ClearSlide, Inc.
- Company type: Subsidiary
- Founded: 2009; 17 years ago
- Successor: Bigtincan
- Headquarters: San Francisco, California, United States
- Owner: Bigtincan
- Founders: Al Lieb, Jim Benton
- CEO: Patrick Nichols
- Industry: Enterprise Software (Cloud-based)
- Products: Annual Web Based Software Subscription
- Services: Sales Engagement Platform, sales enablement
- Website: www.clearslide.com
- Current status: Acquired by Bigtincan

= ClearSlide =

Software platform

ClearSlide is a SaaS-based Sales Engagement platform that lets users share content and sales materials via email links or their viewer's link in a 'Live Pitch'. ClearSlide was designed for sales and marketing teams, accessible primarily via an annual subscription model. Clearslide was acquired by Bigtincan in December 2020.

==History==
ClearSlide was founded in October 2009, funded by the founders and through initial subscribers. The company did not raise funds until the year following its launch.

In August 2012, ClearSlide raised a $28 million series B round of financing, announcing that it was to fuel their rapid growth and expansion plans. On March 5, 2013, the company bought SlideRocket from VMware.

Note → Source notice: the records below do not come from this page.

==> src/rtl/core/indexed_list_store_defines.svh <==
// Assertion macros shared by the indexed list store RTL.
// Needs clk and rst_n in the scope where a macro is used.
`ifndef INDEXED_LIST_STORE_DEFINES_SVH
`define INDEXED_LIST_STORE_DEFINES_SVH

// Same-cycle implication, checked outside reset
`define ILS_ASSERT_IMPL(name, ante, cons) \
    name: assert property (@(posedge clk) disable iff (!rst_n) (ante) |-> (cons)) \
        else $error("indexed_list_store: same-cycle check failed");

// Next-cycle implication, checked outside reset
`define ILS_ASSERT_NEXT(name, ante, cons) \
    name: assert property (@(posedge clk) disable iff (!rst_n) (ante) |=> (cons)) \
        else $error("indexed_list_store: next-cycle check failed");

`endif

==> src/rtl/core/ils_pkg.sv <==
// Types and constants of the indexed list store.
// No dependencies; used by ils_cell and indexed_list_store.
`default_nettype none

package ils_pkg;

    localparam int DATA_W = 32;
    localparam int POS_W  = 6;
    localparam int LEN_W  = 7;

    typedef enum logic [2:0] {
        OP_PUSH_FRONT = 3'd0,
        OP_PUSH_BACK  = 3'd1,
        OP_POP_FRONT  = 3'd2,
        OP_POP_BACK   = 3'd3,
        OP_DELETE_AT  = 3'd4,
        OP_INSERT_AT  = 3'd5,
        OP_DUMP       = 3'd6,
        OP_NOP        = 3'd7
    } opcode_t;

    typedef enum logic [1:0] {
        ST_OK    = 2'd0,
        ST_FULL  = 2'd1,
        ST_EMPTY = 2'd2,
        ST_RANGE = 2'd3
    } status_t;

    typedef struct packed {
        opcode_t                   opcode;
        logic signed [DATA_W-1:0]  value;
        logic        [POS_W-1:0]   position;
    } req_t;

    typedef struct packed {
        status_t                   status;
        logic signed [DATA_W-1:0]  element;
        logic        [LEN_W-1:0]   length;
        logic                      last;
    } rsp_t;

    // Command broadcast to every cell of the chain
    typedef enum logic [1:0] {
        CMD_HOLD   = 2'd0,
        CMD_INSERT = 2'd1,
        CMD_REMOVE = 2'd2,
        CMD_ROTATE = 2'd3
    } cmd_kind_t;

    typedef struct packed {
        cmd_kind_t              kind;
        logic [LEN_W-1:0]       pos;
        logic [LEN_W-1:0]       fill;
    } cell_cmd_t;

endpackage

`default_nettype wire

==> src/rtl/core/indexed_list_store.sv <==
// Indexed list store: bounded ordered list of signed 32-bit elements.
// Built on ils_pkg, ils_cell and indexed_list_store_defines.svh.
//
// Usage:
//   req channel (req_valid/req_ready/req) carries one operation: push or
//   pop at either end, insert or delete at a 0-based position, or dump.
//   rsp channel (rsp_valid/rsp_ready/rsp) returns one response per
//   operation, or one per stored element for a dump, last set on the final.
//   The list is a chain of CAPACITY cells; insert and delete shift the cells
//   from the position on; a dump rotates the chain one step per element.
// Sequencing:
//   A request is registered in S_IDLE and executed in S_EXEC once the
//   response slot is free, which loads the response register. A dump
//   then moves to S_DUMP and emits its elements one per cycle while the
//   response slot is free; no new request is taken before the previous
//   one has executed, and a dump holds the block until its last element.
//   req_ready is high only while no request is in progress.
// Reset:
//   rst_n clears the fill count and all handshake state; the list is empty.
// Stalls:
//   The response register holds until rsp_ready; execution and each dump
//   step wait for the response slot, and a new request can still be taken
//   while the last response of the previous one waits.
`default_nettype none
`include "indexed_list_store_defines.svh"

module indexed_list_store
    import ils_pkg::*;
#(
    parameter int CAPACITY = 32
) (
    input  wire logic  clk,
    input  wire logic  rst_n,
    input  wire logic  req_valid,
    output logic       req_ready,
    input  wire req_t  req,
    output logic       rsp_valid,
    input  wire logic  rsp_ready,
    output rsp_t       rsp
);

    localparam int               FILL_W  = $clog2(CAPACITY + 1);
    localparam logic [LEN_W-1:0] CAP_LEN = LEN_W'(CAPACITY);

    typedef enum logic [1:0] {
        S_IDLE,
        S_EXEC,
        S_DUMP
    } state_t;

    state_t            state_reg, state_next;
    req_t              req_reg, req_next;
    logic [FILL_W-1:0] fill_reg, fill_next;
    logic [FILL_W-1:0] cnt_reg, cnt_next;
    logic              rsp_valid_reg, rsp_valid_next;
    rsp_t              rsp_reg, rsp_next;

    cell_cmd_t                cmd;
    logic signed [DATA_W-1:0] cell_data [CAPACITY];
    logic signed [DATA_W-1:0] head;

    logic             slot_free;
    logic [LEN_W-1:0] fill_len;
    logic [LEN_W-1:0] pos_len;
    logic             is_full;
    logic             is_empty;
    logic             cnt_last;

    assign head      = cell_data[0];
    assign slot_free = !rsp_valid_reg || rsp_ready;
    assign fill_len  = LEN_W'(fill_reg);
    assign pos_len   = LEN_W'(req_reg.position);
    assign is_full   = fill_len >= CAP_LEN;
    assign is_empty  = fill_reg == '0;
    assign cnt_last  = (cnt_reg + FILL_W'(1)) == fill_reg;

    // Control: take a request, decode the held request and step the dump
    always_comb
    begin
        state_next     = state_reg;
        req_next       = req_reg;
        fill_next      = fill_reg;
        cnt_next       = cnt_reg;
        rsp_valid_next = rsp_valid_reg && !rsp_ready;
        rsp_next       = rsp_reg;
        cmd.kind       = CMD_HOLD;
        cmd.pos        = '0;
        cmd.fill       = fill_len;

        case (state_reg)
            S_IDLE:
            begin
                if (req_valid)
                begin
                    req_next   = req;
                    state_next = S_EXEC;
                end
            end
            S_EXEC:
            begin
                if (slot_free)
                begin
                    rsp_valid_next  = 1'b1;
                    rsp_next.status = ST_OK;
                    rsp_next.element = '0;
                    rsp_next.last   = 1'b1;
                    state_next      = S_IDLE;
                    case (req_reg.opcode)
                        OP_PUSH_FRONT, OP_PUSH_BACK, OP_INSERT_AT:
                        begin
                            if (is_full)
                                rsp_next.status = ST_FULL;
                            else if (req_reg.opcode == OP_INSERT_AT && pos_len > fill_len)
                                rsp_next.status = ST_RANGE;
                            else
                            begin
                                cmd.kind  = CMD_INSERT;
                                cmd.pos   = (req_reg.opcode == OP_PUSH_FRONT) ? '0 :
                                            (req_reg.opcode == OP_PUSH_BACK) ? fill_len :
                                            pos_len;
                                fill_next = fill_reg + FILL_W'(1);
                            end
                        end
                        OP_POP_FRONT, OP_POP_BACK, OP_DELETE_AT:
                        begin
                            if (is_empty)
                                rsp_next.status = ST_EMPTY;
                            else if (req_reg.opcode == OP_DELETE_AT && pos_len >= fill_len)
                                rsp_next.status = ST_RANGE;
                            else
                            begin
                                cmd.kind  = CMD_REMOVE;
                                cmd.pos   = (req_reg.opcode == OP_POP_FRONT) ? '0 :
                                            (req_reg.opcode == OP_POP_BACK) ?
                                            fill_len - LEN_W'(1) : pos_len;
                                fill_next = fill_reg - FILL_W'(1);
                            end
                        end
                        OP_DUMP:
                        begin
                            if (is_empty)
                                rsp_next.status = ST_EMPTY;
                            else
                            begin
                                rsp_valid_next = rsp_valid_reg && !rsp_ready;
                                cnt_next       = '0;
                                state_next     = S_DUMP;
                            end
                        end
                        default:
                        begin
                            rsp_next.status = ST_OK;
                        end
                    endcase
                    rsp_next.length = LEN_W'(fill_next);
                end
            end
            S_DUMP:
            begin
                // Emit the head, rotate the chain so the next element leads
                if (slot_free)
                begin
                    cmd.kind         = CMD_ROTATE;
                    rsp_valid_next   = 1'b1;
                    rsp_next.status  = ST_OK;
                    rsp_next.element = head;
                    rsp_next.length  = fill_len;
                    rsp_next.last    = cnt_last;
                    cnt_next         = cnt_reg + FILL_W'(1);
                    if (cnt_last)
                        state_next = S_IDLE;
                end
            end
            default:
            begin
                state_next = S_IDLE;
            end
        endcase
    end

    // State and registered outputs
    always_ff @(posedge clk or negedge rst_n)
    begin
        if (!rst_n)
        begin
            state_reg     <= S_IDLE;
            req_reg       <= '0;
            fill_reg      <= '0;
            cnt_reg       <= '0;
            rsp_valid_reg <= 1'b0;
            rsp_reg       <= '0;
        end
        else
        begin
            state_reg     <= state_next;
            req_reg       <= req_next;
            fill_reg      <= fill_next;
            cnt_reg       <= cnt_next;
            rsp_valid_reg <= rsp_valid_next;
            rsp_reg       <= rsp_next;
        end
    end

    // Chain of element cells
    for (genvar i = 0; i < CAPACITY; i++)
    begin : g_cell
        ils_cell #(
            .INDEX (i)
        ) u_cell (
            .clk       (clk),
            .cmd       (cmd),
            .new_data  (req_reg.value),
            .prev_data ((i == 0) ? req_reg.value : cell_data[(i == 0) ? 0 : i - 1]),
            .next_data ((i == CAPACITY - 1) ? head :
                        cell_data[(i == CAPACITY - 1) ? i : i + 1]),
            .head_data (head),
            .data      (cell_data[i])
        );
    end

    assign req_ready = state_reg == S_IDLE;
    assign rsp_valid = rsp_valid_reg;
    assign rsp       = rsp_reg;

    // Checks
    `ILS_ASSERT_IMPL(a_fill_bound, 1'b1, fill_len <= CAP_LEN)
    `ILS_ASSERT_NEXT(a_busy_after_req, req_valid && req_ready, !req_ready)
    `ILS_ASSERT_IMPL(a_partial_only_dump, rsp_valid && !rsp.last, rsp.status == ST_OK && rsp.length != '0)
    `ILS_ASSERT_IMPL(a_dump_count, state_reg == S_DUMP, cnt_reg < fill_reg)

endmodule

`default_nettype wire

==> src/rtl/core/ils_cell.sv <==
// One storage cell of the list chain: holds one element and picks its
// next value from itself, a neighbor, the new value or the head. Uses ils_pkg.
`default_nettype none

module ils_cell
    import ils_pkg::*;
#(
    parameter int INDEX = 0
) (
    input  wire logic                      clk,
    input  wire cell_cmd_t                 cmd,
    input  wire logic signed [DATA_W-1:0]  new_data,
    input  wire logic signed [DATA_W-1:0]  prev_data,
    input  wire logic signed [DATA_W-1:0]  next_data,
    input  wire logic signed [DATA_W-1:0]  head_data,
    output logic signed [DATA_W-1:0]       data
);

    localparam logic [LEN_W-1:0] IDX    = LEN_W'(INDEX);
    localparam logic [LEN_W-1:0] IDX_P1 = LEN_W'(INDEX + 1);

    logic signed [DATA_W-1:0] data_reg;
    logic signed [DATA_W-1:0] data_next;

    // Select source by own position against the command's position and fill
    always_comb
    begin
        data_next = data_reg;
        case (cmd.kind)
            CMD_INSERT:
            begin
                if (IDX == cmd.pos)
                    data_next = new_data;
                else if (IDX > cmd.pos && IDX <= cmd.fill)
                    data_next = prev_data;
            end
            CMD_REMOVE:
            begin
                if (IDX >= cmd.pos && IDX_P1 < cmd.fill)
                    data_next = next_data;
            end
            CMD_ROTATE:
            begin
                if (IDX_P1 < cmd.fill)
                    data_next = next_data;
                else if (IDX_P1 == cmd.fill)
                    data_next = head_data;
            end
            default:
            begin
                data_next = data_reg;
            end
        endcase
    end

    // Element storage, undefined until written
    always_ff @(posedge clk)
    begin
        data_reg <= data_next;
    end

    assign data = data_reg;

endmodule

`default_nettype wire
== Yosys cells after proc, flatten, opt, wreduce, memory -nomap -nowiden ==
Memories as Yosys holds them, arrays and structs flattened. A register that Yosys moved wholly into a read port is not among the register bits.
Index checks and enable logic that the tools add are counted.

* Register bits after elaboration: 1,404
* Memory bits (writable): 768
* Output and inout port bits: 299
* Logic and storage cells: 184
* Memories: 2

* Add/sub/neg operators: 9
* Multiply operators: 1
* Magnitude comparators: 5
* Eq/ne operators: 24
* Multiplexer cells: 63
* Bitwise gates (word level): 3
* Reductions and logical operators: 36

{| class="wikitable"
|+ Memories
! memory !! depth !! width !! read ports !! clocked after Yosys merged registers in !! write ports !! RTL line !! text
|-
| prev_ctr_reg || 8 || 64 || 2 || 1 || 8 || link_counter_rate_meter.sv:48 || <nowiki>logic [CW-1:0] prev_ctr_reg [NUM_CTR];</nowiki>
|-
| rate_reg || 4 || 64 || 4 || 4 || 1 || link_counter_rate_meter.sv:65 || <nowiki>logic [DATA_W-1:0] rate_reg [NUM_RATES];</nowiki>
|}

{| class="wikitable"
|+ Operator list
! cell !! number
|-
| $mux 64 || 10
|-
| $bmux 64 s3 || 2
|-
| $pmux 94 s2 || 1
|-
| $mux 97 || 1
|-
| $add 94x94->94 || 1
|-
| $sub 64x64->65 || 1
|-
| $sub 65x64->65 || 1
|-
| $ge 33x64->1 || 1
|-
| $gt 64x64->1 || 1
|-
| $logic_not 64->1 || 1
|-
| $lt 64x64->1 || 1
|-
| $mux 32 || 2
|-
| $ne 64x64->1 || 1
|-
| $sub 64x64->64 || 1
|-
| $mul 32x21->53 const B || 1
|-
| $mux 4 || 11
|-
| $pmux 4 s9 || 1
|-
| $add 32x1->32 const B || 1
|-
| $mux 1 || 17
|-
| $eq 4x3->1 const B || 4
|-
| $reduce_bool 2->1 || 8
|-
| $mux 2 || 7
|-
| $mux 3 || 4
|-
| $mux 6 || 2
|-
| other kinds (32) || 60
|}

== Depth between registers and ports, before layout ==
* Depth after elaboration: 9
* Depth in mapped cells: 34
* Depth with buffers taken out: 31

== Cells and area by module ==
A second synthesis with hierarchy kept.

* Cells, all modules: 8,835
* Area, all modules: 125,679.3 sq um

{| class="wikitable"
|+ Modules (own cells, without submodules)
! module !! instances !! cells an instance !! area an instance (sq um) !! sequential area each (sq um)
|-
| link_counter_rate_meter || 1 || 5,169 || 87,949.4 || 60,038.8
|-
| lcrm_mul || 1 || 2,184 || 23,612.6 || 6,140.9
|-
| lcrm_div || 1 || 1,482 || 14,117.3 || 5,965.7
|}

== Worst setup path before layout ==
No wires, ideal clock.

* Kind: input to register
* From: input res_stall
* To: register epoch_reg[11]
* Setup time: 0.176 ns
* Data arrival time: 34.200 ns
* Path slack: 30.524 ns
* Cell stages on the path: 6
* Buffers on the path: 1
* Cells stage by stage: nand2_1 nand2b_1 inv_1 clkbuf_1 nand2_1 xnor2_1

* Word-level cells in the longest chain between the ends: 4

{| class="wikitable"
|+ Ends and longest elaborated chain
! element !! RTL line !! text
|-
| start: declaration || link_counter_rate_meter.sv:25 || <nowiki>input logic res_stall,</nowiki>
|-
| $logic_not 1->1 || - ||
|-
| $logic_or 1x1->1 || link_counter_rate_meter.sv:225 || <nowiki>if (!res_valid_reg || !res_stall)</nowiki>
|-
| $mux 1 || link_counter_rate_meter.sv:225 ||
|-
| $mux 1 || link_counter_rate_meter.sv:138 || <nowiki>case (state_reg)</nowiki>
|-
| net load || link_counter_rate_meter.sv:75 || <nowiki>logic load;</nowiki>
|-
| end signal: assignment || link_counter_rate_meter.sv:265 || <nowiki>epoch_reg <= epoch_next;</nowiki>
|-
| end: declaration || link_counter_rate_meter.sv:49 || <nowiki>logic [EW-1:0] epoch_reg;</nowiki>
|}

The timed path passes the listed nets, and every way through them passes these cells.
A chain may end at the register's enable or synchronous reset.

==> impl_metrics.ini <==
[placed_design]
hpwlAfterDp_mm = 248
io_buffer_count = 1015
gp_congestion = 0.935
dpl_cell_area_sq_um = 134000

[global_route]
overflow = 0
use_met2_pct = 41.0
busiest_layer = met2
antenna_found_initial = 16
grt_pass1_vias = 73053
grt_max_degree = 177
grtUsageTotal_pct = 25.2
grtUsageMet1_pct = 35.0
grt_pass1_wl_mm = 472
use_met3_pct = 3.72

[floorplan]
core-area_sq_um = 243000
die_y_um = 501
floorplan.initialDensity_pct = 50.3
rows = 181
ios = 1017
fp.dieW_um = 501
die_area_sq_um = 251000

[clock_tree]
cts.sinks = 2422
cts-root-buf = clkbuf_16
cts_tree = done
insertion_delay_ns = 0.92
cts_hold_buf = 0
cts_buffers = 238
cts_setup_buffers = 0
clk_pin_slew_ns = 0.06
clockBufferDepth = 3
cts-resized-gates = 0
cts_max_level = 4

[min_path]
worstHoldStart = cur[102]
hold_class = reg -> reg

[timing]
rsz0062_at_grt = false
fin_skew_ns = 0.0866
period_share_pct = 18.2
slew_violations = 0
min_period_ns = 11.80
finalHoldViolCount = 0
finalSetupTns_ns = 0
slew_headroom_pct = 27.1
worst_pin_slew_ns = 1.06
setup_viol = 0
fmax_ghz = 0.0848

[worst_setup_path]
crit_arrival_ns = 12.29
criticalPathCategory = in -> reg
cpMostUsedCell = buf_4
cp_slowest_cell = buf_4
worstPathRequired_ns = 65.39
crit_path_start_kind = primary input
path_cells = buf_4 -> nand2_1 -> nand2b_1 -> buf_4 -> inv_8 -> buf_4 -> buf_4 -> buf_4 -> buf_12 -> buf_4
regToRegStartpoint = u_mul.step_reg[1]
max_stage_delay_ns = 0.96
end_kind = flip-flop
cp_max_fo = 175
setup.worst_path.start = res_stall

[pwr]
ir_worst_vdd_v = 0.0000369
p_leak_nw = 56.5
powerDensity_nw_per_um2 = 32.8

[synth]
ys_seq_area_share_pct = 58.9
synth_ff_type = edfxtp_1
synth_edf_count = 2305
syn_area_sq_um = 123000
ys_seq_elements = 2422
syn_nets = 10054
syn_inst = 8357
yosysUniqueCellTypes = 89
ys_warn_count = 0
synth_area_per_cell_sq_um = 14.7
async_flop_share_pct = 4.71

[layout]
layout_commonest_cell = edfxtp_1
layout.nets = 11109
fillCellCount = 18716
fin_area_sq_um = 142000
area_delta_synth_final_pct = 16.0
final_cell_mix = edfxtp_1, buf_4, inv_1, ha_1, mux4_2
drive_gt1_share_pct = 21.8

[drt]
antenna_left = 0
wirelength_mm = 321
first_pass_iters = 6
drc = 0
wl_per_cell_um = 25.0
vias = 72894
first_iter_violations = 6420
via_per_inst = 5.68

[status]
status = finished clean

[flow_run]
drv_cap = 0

A second acquisition was announced on July 2, 2013, when ClearSlide bought Crunched, a rival cloud-based sales engagement platform. In February 2014, ClearSlide raised $50 million in Series C funding from their partnership with Social+Capital Partnership. This led to additional contributions from Greylock Partners, Bessemer Venture Partners and Felicis Ventures.

The company's products include integration with Microsoft Dynamics, Gong, Slack, and Salesforce.

In December 2020, the company was acquired by Bigtincan.